What is the role of creation and annihilation operators of canonical quantization? They are supposed to create and destroy real photons.

Not much. In our example, it is fuzzy where a real photon is actually "created". The converse process would be annihilation.

The use of creation and annihilation operators confuses us, if we want to model a collision in a detailed way. These operators are only suitable for describing the measured end result of the whole process: real photons were created somewhere in the process, and observed.


What are the virtual photons in the field line model, in a dynamical encounter of two charges?



         Z+ ●                  
                             ^
                             |
                             |
                             e-

Suppose that an electron e- flies past a nucleus Z+.

The electron will first accelerate and then decelerate. Its electric field lines will "lag" in the acceleration phase and slow it down, but will "pull on the electron" to speed it up in the deceleration phase.

We may interpret this that the magnetic field of the moving electron first resists the acceleration of the electron, and then resists the deceleration.

In the approach, the electron moves spatial momentum p to its field, and gets some of p back in the receding phase. The electron moves considerable momentum to itself, via its own the field. This is the vertex correction of Feynman diagrams.

In the field line model, in the dynamic case, bending, stretching, and tension of field lines is "virtual photons". There can be large momentum p stored in these deformations of the field lines. The deformations do not obey the energy-momentum relation

       E / c = p

of real photons.


Conclusions


"Virtual photons" exist as a phenomenon of the classical electromagnetic field. There is (probably) no quantum aspect at all in them. Quanta are only observed when we measure real photons after a collision experiment.

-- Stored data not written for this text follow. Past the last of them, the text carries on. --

**src/rtl/match_run_sched_if.sv**
```systemverilog
// Bundles the request/data, grant and result-handshake signals of match_run_sched.
// The master side (testbench or upstream logic) drives requests and accepts results.
interface match_run_sched_if #(
  parameter int THR_W = 4,
  parameter int TMO_W = 8
);
  logic [3:0]       req;
  logic [3:0]       a_in;
  logic [3:0]       b_in;
  logic [THR_W-1:0] thresh;
  logic [TMO_W-1:0] max_cycles;
  logic [3:0]       gnt;
  logic             busy;
  logic             res_valid;
  logic [1:0]       res_ch;
  logic             res_match;
  logic             res_ready;

  modport master (
    output req, a_in, b_in, thresh, max_cycles, res_ready,
    input  gnt, busy, res_valid, res_ch, res_match
  );

  modport slave (
    input  req, a_in, b_in, thresh, max_cycles, res_ready,
    output gnt, busy, res_valid, res_ch, res_match
  );
endinterface

```
**src/rtl/match_run_sched.sv**
```systemverilog
// Round-robin scheduler that grants one of four channels and checks for a run of
// consecutive A==B matches within a timeout window, reporting through a valid/ready handshake.
module match_run_sched #(
  parameter int THR_W = 4,
  parameter int TMO_W = 8
) (
  input  logic             clk,
  input  logic             reset,
  match_run_sched_if.slave bus
);

  typedef enum logic [2:0] {
    IDLE   = 3'b001,
    RUN    = 3'b010,
    REPORT = 3'b100
  } state_t;

  state_t           state;
  logic [1:0]       last;
  logic [1:0]       ch;
  logic [1:0]       pick;
  logic [3:0]       gnt;
  logic             res_valid;
  logic             res_match;
  logic [THR_W-1:0] thr_lat;
  logic [THR_W-1:0] run_cnt;
  logic [THR_W:0]   run_nxt;
  logic [TMO_W:0]   win_lat;
  logic [TMO_W:0]   timer;
  logic [TMO_W:0]   timer_nxt;
  logic             match_bit;
  logic             hit;

  // Nearest requester after the last served channel wins; scan from far to near.
  function automatic logic [1:0] rr_pick(input logic [3:0] r, input logic [1:0] l);
    logic [1:0] idx;
    rr_pick = l + 2'd1;
    for (int i = 4; i >= 1; i--) begin
      idx = l + 2'(i);
      if (r[idx]) rr_pick = idx;
    end
  endfunction

  function automatic logic [THR_W-1:0] eff_thr(input logic [THR_W-1:0] t);
    return (t == '0) ? THR_W'(1) : t;
  endfunction

  // A zero window means the full 2^TMO_W cycles, hence the extra timer bit.
  function automatic logic [TMO_W:0] eff_win(input logic [TMO_W-1:0] m);
    return (m == '0) ? {1'b1, {TMO_W{1'b0}}} : {1'b0, m};
  endfunction

  always_comb begin
    pick      = rr_pick(bus.req, last);
    match_bit = (bus.a_in[ch] == bus.b_in[ch]);
    run_nxt   = {1'b0, run_cnt} + (THR_W+1)'(1);
    hit       = match_bit && (run_nxt == {1'b0, thr_lat});
    timer_nxt = timer + (TMO_W+1)'(1);
  end

  always_ff @(posedge clk or posedge reset) begin
    if (reset) begin
      state     <= IDLE;
      last      <= 2'd3;
      ch        <= '0;
      gnt       <= '0;
      res_valid <= 1'b0;
      res_match <= 1'b0;
      thr_lat   <= '0;
      win_lat   <= '0;
      run_cnt   <= '0;
      timer     <= '0;
    end else begin
      case (state)
        IDLE: begin
          if (bus.req != 4'b0000) begin
            ch      <= pick;
            gnt     <= 4'b0001 << pick;
            thr_lat <= eff_thr(bus.thresh);
            win_lat <= eff_win(bus.max_cycles);
            run_cnt <= '0;
            timer   <= '0;
            state   <= RUN;
          end
        end
        RUN: begin
          if (!bus.req[ch]) begin
            gnt   <= '0;
            state <= IDLE;
          end else begin
            timer   <= timer_nxt;
            run_cnt <= match_bit ? run_nxt[THR_W-1:0] : '0;
            // Success is checked first so it wins a tie with the timeout.
            if (hit) begin
              res_valid <= 1'b1;
              res_match <= 1'b1;
              state     <= REPORT;
            end else if (timer_nxt == win_lat) begin
              res_valid <= 1'b1;
              res_match <= 1'b0;
              state     <= REPORT;
            end
          end
        end
        REPORT: begin
          if (bus.res_ready) begin
            res_valid <= 1'b0;
            gnt       <= '0;
            last      <= ch;
            state     <= IDLE;
          end
        end
        default: begin
          gnt       <= '0;
          res_valid <= 1'b0;
          state     <= IDLE;
        end
      endcase
    end
  end

  assign bus.gnt       = gnt;
  assign bus.busy      = (state != IDLE);
  assign bus.res_valid = res_valid;
  assign bus.res_ch    = ch;
  assign bus.res_match = res_match;

endmodule

```
**src/flat_wrapper.sv**
```systemverilog
// flat-port wrapper written by rule: the top's interface ports become plain ports
module match_run_sched_flat 
#(
  parameter int THR_W = 4,
  parameter int TMO_W = 8
)
  (clk, reset, bus_req, bus_a_in, bus_b_in, bus_thresh, bus_max_cycles, bus_res_ready, bus_gnt, bus_busy, bus_res_valid, bus_res_ch, bus_res_match);
  match_run_sched_if #(.THR_W(THR_W), .TMO_W(TMO_W)) bus_i ();
  input  logic clk;
  input  logic reset;
  input wire logic [$bits(bus_i.req)-1:0] bus_req;
  input wire logic [$bits(bus_i.a_in)-1:0] bus_a_in;
  input wire logic [$bits(bus_i.b_in)-1:0] bus_b_in;
  input wire logic [$bits(bus_i.thresh)-1:0] bus_thresh;
  input wire logic [$bits(bus_i.max_cycles)-1:0] bus_max_cycles;
  input wire logic [$bits(bus_i.res_ready)-1:0] bus_res_ready;
  output wire logic [$bits(bus_i.gnt)-1:0] bus_gnt;
  output wire logic [$bits(bus_i.busy)-1:0] bus_busy;
  output wire logic [$bits(bus_i.res_valid)-1:0] bus_res_valid;
  output wire logic [$bits(bus_i.res_ch)-1:0] bus_res_ch;
  output wire logic [$bits(bus_i.res_match)-1:0] bus_res_match;
  assign bus_i.req = bus_req;
  assign bus_i.a_in = bus_a_in;
  assign bus_i.b_in = bus_b_in;
  assign bus_i.thresh = bus_thresh;
  assign bus_i.max_cycles = bus_max_cycles;
  assign bus_i.res_ready = bus_res_ready;
  assign bus_gnt = bus_i.gnt;
  assign bus_busy = bus_i.busy;
  assign bus_res_valid = bus_i.res_valid;
  assign bus_res_ch = bus_i.res_ch;
  assign bus_res_match = bus_i.res_match;
  match_run_sched #(.THR_W(THR_W), .TMO_W(TMO_W)) u_core (.clk(clk), .reset(reset), .bus(bus_i));
endmodule
```
**config.mk**
```make
export PLATFORM = sky130hd
export DESIGN_NAME = match_run_sched_flat
export DESIGN_NICKNAME = d
export VERILOG_FILES = /design/src/rtl/match_run_sched_if.sv /design/src/rtl/match_run_sched.sv /design/src/flat_wrapper.sv
export SDC_FILE = /design/constraint.sdc
export NUM_CORES = 1
export LEC_CHECK = 0
export CAP_MARGIN = 20
export CORE_ASPECT_RATIO = 1.75
export CORE_UTILIZATION = 55
export CTS_BUF_LIST = sky130_fd_sc_hd__clkbuf_2
export CTS_CLUSTER_SIZE = 25
export DETAILED_ROUTE_END_ITERATION = 10
export PLACE_DENSITY = 0.81
export SLEW_MARGIN = 20
export SYNTH_ARGS = -nofsm -noshare
export SYNTH_HDL_FRONTEND = slang
export SYNTH_SLANG_ARGS = --single-unit
```
**constraint.sdc**
```tcl
create_clock -name clk -period 2.4 [get_ports clk]
set_clock_uncertainty 0.2 [all_clocks]
set_input_delay 0.24 -clock clk [delete_from_list [all_inputs] [get_ports clk]]
set_output_delay 0.24 -clock clk [all_outputs]
set_load 0.01 [all_outputs]
```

A photon with momentum q, which is registered in the measurement, means that the classical field has "collapsed" to indicate one Fourier component of it: the component which describes an outgoing photon with the momentum q.

In the Copenhagen interpretation we speak about a collapse of the "wave function". With electromagnetic fields and macroscopic charges, we can take the wave function to be the classical electromagnetic wave. What about microscopic charges?